What you need to do: In the entries below, find each line with the word "total" and return it.

[Records from a collection]
====================

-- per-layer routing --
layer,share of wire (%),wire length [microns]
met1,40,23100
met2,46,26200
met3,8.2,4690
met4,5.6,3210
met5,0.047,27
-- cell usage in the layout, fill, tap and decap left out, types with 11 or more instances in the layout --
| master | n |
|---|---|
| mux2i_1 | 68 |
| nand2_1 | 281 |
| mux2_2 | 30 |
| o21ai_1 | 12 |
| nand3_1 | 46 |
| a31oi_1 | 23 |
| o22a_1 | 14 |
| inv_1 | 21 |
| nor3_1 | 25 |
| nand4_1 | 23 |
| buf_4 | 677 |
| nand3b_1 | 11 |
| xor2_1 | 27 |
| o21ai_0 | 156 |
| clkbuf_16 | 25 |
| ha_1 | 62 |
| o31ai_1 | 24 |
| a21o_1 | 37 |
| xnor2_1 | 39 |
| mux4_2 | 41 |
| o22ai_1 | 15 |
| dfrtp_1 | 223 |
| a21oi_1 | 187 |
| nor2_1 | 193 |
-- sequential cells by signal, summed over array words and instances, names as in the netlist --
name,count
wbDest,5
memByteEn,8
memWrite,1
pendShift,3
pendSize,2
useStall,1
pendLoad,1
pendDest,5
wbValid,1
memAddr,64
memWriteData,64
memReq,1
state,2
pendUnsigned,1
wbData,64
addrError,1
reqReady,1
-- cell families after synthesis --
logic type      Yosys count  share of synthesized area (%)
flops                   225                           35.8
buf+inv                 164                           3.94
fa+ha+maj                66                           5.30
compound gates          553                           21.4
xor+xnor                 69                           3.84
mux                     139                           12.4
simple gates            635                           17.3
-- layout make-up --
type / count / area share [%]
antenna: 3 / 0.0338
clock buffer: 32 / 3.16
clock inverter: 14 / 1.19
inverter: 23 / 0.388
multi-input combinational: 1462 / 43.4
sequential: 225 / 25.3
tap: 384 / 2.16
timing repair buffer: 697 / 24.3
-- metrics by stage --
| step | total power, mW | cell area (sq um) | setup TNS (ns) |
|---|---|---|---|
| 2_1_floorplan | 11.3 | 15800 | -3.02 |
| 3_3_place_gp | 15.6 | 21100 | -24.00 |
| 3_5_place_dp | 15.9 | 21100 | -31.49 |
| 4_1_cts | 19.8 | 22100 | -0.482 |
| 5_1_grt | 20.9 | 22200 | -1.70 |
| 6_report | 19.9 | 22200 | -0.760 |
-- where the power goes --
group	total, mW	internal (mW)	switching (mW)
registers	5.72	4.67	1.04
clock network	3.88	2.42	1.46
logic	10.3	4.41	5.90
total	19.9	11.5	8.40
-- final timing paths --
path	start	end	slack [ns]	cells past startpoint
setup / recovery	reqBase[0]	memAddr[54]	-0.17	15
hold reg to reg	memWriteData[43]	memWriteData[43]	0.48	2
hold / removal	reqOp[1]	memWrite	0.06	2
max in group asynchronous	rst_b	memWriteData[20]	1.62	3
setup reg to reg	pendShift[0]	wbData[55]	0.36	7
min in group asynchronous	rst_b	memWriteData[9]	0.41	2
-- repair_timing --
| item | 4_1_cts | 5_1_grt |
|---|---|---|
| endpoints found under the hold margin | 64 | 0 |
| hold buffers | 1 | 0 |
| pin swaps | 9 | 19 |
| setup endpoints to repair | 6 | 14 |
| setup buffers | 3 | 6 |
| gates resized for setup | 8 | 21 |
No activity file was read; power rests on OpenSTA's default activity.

====================

Response for this exercise:
| step | total power, mW | cell area (sq um) | setup TNS (ns) |
group	total, mW	internal (mW)	switching (mW)
total	19.9	11.5	8.40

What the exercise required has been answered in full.